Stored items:
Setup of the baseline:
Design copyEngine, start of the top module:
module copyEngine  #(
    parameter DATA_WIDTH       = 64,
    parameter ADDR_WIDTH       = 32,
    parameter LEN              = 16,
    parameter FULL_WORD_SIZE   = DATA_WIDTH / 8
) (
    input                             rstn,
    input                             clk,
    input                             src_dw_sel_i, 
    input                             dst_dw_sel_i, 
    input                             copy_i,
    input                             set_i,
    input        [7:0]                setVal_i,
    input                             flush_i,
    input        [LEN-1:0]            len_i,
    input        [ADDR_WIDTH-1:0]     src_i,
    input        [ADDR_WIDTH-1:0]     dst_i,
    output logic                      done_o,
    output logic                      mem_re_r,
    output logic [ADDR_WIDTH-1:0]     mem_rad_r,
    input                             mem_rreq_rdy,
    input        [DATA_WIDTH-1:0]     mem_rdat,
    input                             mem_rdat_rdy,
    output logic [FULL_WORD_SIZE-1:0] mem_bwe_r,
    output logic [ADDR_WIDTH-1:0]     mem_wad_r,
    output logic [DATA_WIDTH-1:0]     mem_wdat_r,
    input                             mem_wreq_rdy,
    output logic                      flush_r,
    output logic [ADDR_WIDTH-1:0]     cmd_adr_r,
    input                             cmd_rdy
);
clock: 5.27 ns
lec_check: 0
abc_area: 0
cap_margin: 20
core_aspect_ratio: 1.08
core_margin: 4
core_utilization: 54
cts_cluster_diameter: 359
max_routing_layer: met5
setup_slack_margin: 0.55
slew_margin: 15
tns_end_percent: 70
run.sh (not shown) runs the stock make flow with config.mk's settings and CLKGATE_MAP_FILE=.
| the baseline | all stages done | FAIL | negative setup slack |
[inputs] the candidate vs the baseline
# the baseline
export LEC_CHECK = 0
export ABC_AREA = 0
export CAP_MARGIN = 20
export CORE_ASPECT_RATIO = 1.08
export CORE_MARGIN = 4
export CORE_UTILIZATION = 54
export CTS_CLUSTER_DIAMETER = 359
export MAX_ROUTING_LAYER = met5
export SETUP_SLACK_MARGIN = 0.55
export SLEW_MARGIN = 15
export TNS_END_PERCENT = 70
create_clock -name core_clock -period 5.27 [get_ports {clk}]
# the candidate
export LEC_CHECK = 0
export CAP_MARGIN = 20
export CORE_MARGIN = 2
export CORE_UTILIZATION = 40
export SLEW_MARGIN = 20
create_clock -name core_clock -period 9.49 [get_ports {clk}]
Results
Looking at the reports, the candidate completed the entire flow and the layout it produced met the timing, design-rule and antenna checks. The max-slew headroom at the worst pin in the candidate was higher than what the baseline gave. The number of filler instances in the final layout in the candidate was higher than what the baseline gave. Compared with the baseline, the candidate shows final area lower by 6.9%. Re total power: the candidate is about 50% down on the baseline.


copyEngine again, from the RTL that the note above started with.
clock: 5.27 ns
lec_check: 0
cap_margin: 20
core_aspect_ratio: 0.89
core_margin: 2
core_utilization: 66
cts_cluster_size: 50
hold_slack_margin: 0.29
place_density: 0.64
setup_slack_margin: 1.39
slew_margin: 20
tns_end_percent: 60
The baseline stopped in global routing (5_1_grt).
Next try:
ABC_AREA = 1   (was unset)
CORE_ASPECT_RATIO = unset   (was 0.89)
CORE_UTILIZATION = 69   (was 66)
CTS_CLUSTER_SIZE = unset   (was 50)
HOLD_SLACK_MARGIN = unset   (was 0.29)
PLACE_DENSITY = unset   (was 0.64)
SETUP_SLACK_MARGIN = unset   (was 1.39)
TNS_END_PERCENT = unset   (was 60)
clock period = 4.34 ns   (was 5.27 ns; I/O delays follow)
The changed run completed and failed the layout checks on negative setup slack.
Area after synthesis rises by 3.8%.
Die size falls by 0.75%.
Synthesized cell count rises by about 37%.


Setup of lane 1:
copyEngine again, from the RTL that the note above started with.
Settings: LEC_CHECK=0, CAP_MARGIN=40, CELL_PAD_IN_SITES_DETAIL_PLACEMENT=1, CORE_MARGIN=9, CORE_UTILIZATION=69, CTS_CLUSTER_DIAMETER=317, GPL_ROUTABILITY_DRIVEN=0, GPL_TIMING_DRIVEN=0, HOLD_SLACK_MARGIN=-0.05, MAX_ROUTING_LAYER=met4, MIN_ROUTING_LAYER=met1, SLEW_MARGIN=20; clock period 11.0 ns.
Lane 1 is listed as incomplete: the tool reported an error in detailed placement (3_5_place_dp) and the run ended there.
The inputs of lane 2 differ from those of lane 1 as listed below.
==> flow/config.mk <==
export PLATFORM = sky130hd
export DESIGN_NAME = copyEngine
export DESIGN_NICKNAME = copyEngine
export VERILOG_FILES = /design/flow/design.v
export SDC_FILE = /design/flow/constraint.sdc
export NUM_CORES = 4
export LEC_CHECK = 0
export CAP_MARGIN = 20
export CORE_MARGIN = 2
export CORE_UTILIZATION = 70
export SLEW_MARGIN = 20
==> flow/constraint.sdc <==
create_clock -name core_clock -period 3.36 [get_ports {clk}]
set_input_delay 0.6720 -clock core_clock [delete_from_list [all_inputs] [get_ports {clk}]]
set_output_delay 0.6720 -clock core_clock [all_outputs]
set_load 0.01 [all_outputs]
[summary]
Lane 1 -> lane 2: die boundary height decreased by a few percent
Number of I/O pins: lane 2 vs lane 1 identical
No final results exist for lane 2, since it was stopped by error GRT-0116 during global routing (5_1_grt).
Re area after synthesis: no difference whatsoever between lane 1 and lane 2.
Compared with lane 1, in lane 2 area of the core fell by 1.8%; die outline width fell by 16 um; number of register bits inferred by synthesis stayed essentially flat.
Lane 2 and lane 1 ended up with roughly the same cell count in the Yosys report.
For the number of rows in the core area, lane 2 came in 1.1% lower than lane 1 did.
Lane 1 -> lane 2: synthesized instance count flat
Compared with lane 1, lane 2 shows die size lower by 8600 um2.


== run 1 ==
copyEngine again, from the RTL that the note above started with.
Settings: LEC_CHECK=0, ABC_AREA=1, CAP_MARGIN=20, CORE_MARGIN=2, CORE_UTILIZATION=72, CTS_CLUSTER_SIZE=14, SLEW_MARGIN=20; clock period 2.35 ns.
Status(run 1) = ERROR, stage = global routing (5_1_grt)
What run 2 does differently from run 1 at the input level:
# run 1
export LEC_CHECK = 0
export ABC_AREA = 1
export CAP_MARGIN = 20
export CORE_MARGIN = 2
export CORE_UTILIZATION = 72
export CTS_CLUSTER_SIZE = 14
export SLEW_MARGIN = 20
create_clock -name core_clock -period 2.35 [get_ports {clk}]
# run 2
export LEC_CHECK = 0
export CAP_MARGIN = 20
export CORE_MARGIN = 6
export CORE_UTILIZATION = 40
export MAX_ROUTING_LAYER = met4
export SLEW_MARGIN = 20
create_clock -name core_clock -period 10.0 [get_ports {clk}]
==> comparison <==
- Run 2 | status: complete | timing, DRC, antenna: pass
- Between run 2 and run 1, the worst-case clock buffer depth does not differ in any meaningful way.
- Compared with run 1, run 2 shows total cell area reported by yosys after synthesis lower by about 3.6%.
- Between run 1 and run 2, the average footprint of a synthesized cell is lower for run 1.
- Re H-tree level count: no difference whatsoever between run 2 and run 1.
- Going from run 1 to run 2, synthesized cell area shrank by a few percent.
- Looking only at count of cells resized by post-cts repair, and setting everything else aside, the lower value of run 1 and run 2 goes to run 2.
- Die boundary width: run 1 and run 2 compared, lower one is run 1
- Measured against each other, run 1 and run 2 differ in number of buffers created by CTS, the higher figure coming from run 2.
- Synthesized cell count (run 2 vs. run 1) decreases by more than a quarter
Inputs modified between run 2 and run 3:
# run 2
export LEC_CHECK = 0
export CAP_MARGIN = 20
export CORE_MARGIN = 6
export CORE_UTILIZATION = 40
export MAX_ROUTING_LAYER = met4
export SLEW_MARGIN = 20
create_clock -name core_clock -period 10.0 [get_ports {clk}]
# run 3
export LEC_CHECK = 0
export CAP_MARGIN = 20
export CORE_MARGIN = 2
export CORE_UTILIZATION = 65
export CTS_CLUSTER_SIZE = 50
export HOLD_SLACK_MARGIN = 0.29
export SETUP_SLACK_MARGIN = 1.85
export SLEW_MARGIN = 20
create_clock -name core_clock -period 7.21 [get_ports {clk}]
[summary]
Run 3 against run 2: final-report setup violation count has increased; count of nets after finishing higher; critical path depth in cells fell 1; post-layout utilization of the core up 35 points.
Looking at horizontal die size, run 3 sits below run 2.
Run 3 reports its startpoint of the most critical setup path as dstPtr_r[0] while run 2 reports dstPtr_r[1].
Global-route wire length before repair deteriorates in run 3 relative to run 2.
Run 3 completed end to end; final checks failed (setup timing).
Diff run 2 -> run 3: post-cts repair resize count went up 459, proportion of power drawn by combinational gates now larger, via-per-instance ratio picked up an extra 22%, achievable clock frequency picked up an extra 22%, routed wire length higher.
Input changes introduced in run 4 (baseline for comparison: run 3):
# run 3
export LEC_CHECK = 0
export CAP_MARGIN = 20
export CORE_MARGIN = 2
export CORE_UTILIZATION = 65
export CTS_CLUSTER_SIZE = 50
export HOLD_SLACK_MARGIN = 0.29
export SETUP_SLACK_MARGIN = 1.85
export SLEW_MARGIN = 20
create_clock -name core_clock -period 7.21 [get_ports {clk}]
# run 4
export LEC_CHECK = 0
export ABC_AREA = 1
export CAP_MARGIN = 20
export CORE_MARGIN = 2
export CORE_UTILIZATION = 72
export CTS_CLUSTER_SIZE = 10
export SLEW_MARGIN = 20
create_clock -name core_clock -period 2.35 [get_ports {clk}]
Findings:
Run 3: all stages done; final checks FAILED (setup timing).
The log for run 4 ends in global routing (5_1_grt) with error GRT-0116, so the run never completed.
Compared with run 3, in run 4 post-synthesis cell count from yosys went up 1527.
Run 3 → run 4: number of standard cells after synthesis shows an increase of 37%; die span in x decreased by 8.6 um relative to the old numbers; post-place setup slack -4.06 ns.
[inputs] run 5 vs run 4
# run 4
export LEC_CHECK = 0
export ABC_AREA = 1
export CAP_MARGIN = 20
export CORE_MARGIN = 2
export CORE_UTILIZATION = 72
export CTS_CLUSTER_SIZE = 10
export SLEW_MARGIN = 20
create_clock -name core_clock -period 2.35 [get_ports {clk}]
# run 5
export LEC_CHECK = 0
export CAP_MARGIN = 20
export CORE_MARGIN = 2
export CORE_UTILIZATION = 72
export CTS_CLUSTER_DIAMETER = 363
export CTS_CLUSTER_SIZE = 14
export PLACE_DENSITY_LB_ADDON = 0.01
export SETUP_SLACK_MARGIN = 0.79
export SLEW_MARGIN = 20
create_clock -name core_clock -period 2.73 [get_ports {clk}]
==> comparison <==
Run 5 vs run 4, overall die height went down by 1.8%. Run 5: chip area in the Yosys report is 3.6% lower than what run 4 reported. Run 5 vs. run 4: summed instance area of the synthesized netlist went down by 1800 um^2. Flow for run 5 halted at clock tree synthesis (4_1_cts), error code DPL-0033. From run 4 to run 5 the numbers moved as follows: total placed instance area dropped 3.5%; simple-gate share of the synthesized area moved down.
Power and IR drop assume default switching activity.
--
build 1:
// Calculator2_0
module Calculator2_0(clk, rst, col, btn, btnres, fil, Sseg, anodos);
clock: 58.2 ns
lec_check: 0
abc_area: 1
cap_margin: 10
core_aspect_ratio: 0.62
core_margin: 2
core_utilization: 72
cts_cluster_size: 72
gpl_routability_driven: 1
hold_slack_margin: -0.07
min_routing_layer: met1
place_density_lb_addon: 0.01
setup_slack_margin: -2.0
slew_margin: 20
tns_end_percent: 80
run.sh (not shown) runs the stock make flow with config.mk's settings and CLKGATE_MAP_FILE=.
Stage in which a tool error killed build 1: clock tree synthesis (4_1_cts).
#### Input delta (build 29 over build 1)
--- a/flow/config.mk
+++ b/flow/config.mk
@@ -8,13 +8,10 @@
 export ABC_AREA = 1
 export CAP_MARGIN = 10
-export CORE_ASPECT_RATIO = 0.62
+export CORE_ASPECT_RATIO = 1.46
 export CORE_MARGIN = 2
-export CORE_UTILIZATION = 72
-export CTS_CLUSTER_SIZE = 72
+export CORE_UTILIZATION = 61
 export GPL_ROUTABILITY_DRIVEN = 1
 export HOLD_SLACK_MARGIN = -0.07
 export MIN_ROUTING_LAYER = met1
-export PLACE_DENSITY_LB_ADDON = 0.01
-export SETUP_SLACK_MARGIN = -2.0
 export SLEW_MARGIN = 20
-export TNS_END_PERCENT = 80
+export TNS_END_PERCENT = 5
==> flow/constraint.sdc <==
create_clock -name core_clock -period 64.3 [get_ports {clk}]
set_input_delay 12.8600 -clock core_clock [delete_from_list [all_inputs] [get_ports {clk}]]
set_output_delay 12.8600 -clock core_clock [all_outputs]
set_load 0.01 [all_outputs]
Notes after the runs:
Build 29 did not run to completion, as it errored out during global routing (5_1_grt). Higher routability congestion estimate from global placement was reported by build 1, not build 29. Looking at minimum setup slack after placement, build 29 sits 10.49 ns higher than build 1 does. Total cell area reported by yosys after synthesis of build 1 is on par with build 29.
---
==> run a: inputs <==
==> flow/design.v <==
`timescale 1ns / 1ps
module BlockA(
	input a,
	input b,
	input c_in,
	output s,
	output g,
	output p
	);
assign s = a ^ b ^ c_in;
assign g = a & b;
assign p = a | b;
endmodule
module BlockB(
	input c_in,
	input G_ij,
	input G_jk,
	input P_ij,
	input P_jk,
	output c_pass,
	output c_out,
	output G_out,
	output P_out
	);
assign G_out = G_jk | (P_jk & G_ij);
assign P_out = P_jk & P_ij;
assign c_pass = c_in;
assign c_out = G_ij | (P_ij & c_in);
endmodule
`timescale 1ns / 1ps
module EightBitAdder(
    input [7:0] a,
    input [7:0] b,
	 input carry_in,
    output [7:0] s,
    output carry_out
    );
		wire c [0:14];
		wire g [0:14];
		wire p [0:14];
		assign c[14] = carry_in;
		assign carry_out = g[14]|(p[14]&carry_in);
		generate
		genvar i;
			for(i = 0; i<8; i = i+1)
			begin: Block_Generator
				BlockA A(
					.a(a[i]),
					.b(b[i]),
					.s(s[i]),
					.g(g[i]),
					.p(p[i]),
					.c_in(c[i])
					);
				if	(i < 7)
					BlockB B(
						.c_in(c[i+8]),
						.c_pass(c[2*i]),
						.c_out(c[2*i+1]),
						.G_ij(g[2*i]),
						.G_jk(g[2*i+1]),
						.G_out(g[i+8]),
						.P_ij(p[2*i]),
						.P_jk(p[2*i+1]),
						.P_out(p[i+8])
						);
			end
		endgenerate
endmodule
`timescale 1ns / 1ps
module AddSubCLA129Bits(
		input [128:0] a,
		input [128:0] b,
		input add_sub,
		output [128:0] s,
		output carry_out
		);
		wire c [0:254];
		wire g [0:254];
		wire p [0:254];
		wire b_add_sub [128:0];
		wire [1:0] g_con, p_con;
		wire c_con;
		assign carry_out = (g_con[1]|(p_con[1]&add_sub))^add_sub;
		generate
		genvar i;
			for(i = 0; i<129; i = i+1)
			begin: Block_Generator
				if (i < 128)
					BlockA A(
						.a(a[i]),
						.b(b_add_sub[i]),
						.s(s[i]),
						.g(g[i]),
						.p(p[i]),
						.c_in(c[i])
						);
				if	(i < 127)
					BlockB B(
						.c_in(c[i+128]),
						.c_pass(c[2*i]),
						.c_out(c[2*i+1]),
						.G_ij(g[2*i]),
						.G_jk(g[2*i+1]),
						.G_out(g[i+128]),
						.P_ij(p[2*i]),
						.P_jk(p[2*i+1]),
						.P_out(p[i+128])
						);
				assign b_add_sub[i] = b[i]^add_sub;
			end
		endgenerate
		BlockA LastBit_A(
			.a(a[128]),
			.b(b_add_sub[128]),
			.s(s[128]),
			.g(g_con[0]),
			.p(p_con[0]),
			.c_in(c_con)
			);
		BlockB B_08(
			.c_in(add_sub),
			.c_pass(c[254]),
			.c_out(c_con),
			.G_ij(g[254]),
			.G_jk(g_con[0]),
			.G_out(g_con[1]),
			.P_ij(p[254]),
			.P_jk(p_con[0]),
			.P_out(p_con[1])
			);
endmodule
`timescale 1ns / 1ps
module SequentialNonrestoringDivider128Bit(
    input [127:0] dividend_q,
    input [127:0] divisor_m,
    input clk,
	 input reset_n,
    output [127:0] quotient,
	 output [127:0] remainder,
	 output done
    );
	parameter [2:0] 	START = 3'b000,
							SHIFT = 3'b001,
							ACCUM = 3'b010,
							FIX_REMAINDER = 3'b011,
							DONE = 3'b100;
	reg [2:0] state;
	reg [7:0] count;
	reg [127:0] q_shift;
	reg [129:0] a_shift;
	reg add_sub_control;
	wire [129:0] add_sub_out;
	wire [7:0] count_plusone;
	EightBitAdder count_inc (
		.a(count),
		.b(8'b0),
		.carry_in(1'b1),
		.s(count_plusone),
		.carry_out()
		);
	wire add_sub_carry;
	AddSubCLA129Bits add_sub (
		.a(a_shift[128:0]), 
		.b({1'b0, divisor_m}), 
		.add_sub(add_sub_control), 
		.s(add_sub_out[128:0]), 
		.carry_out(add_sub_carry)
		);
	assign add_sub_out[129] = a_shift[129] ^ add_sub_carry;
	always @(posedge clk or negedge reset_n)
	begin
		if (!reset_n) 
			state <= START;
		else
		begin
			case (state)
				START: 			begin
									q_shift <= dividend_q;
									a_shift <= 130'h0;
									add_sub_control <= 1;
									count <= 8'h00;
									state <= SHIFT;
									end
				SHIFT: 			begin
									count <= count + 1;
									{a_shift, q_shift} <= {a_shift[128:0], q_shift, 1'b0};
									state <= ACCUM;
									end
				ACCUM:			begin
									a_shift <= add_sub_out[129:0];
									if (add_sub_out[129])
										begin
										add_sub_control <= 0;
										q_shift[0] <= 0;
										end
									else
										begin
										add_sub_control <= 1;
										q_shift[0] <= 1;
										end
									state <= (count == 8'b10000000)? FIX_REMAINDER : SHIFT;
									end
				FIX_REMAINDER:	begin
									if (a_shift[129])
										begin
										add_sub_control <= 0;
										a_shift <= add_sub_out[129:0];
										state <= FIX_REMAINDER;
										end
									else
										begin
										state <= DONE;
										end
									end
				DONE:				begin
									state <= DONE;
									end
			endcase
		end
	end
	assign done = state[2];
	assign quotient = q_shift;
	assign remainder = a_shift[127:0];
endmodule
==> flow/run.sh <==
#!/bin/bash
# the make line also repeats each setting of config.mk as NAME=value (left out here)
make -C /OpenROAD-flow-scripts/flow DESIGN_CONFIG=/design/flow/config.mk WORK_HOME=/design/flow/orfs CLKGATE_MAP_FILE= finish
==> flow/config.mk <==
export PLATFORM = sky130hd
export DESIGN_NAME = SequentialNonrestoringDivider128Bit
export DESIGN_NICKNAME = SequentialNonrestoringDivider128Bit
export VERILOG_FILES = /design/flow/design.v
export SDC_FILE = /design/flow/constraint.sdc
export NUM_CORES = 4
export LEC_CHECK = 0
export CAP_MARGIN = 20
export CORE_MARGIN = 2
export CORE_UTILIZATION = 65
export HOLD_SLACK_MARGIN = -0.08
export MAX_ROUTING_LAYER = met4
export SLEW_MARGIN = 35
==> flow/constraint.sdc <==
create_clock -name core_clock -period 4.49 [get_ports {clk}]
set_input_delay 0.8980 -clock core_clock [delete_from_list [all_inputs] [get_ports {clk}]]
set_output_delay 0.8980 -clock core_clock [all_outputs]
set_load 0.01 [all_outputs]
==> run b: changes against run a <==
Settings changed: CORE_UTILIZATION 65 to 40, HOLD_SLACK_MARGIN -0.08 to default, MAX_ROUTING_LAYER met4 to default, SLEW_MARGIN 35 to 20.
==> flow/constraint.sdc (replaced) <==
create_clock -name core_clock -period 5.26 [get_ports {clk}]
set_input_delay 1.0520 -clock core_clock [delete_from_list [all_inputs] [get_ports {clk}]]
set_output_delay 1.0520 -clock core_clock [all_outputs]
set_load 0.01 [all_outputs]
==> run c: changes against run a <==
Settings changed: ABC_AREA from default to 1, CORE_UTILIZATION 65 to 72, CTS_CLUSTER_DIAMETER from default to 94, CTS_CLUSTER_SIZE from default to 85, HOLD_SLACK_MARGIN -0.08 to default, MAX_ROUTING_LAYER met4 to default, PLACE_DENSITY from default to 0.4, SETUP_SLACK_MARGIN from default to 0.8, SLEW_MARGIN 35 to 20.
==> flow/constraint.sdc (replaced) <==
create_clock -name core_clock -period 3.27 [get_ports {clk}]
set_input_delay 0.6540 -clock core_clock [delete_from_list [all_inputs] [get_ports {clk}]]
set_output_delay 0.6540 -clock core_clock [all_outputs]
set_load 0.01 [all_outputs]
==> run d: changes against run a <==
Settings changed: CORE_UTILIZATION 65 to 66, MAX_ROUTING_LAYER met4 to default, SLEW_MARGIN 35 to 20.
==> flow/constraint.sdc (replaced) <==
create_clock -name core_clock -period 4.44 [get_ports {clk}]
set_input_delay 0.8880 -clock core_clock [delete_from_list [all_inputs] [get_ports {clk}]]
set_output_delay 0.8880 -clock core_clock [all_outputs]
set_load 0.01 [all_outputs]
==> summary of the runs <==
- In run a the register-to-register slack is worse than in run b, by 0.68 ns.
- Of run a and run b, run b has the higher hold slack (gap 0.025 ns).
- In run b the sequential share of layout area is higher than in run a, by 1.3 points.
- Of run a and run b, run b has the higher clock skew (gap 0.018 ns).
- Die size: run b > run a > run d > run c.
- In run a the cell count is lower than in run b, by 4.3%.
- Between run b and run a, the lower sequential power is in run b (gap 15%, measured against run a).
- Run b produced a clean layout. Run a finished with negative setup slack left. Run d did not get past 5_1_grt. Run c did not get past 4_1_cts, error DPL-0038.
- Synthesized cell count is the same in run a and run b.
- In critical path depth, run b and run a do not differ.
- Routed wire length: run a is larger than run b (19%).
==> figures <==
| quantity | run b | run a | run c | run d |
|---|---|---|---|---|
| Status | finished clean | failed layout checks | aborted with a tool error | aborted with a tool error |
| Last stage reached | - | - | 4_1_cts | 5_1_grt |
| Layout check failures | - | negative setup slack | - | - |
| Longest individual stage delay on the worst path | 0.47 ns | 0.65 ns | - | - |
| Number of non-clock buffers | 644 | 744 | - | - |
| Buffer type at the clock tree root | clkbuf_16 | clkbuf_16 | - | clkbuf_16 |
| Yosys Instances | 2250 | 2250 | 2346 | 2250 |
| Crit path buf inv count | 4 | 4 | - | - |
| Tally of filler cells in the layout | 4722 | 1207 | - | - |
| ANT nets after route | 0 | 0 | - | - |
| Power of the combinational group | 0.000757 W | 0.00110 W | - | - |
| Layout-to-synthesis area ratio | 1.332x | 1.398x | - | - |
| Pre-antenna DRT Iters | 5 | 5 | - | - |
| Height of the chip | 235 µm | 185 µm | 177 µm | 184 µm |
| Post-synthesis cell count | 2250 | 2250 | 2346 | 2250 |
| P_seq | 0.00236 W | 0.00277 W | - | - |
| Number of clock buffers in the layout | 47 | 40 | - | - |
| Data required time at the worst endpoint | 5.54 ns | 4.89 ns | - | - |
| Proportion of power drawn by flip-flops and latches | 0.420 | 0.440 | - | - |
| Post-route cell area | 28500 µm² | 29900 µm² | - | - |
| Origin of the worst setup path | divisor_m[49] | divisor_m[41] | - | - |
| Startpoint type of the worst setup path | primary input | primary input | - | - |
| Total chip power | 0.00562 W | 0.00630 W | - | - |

== WHAT THE EXERCISE ASKS ==
Look back at the data above. Transcribe exactly the lines starting at the line that contains "export MIN_ROUTING_LAYER = met1" and ending at the line that contains "Build 29 did".

== OUTPUT OF THE EXERCISE ==
 export MIN_ROUTING_LAYER = met1
-export PLACE_DENSITY_LB_ADDON = 0.01
-export SETUP_SLACK_MARGIN = -2.0
 export SLEW_MARGIN = 20
-export TNS_END_PERCENT = 80
+export TNS_END_PERCENT = 5
==> flow/constraint.sdc <==
create_clock -name core_clock -period 64.3 [get_ports {clk}]
set_input_delay 12.8600 -clock core_clock [delete_from_list [all_inputs] [get_ports {clk}]]
set_output_delay 12.8600 -clock core_clock [all_outputs]
set_load 0.01 [all_outputs]
Notes after the runs:
Build 29 did not run to completion, as it errored out during global routing (5_1_grt). Higher routability congestion estimate from global placement was reported by build 1, not build 29. Looking at minimum setup slack after placement, build 29 sits 10.49 ns higher than build 1 does. Total cell area reported by yosys after synthesis of build 1 is on par with build 29.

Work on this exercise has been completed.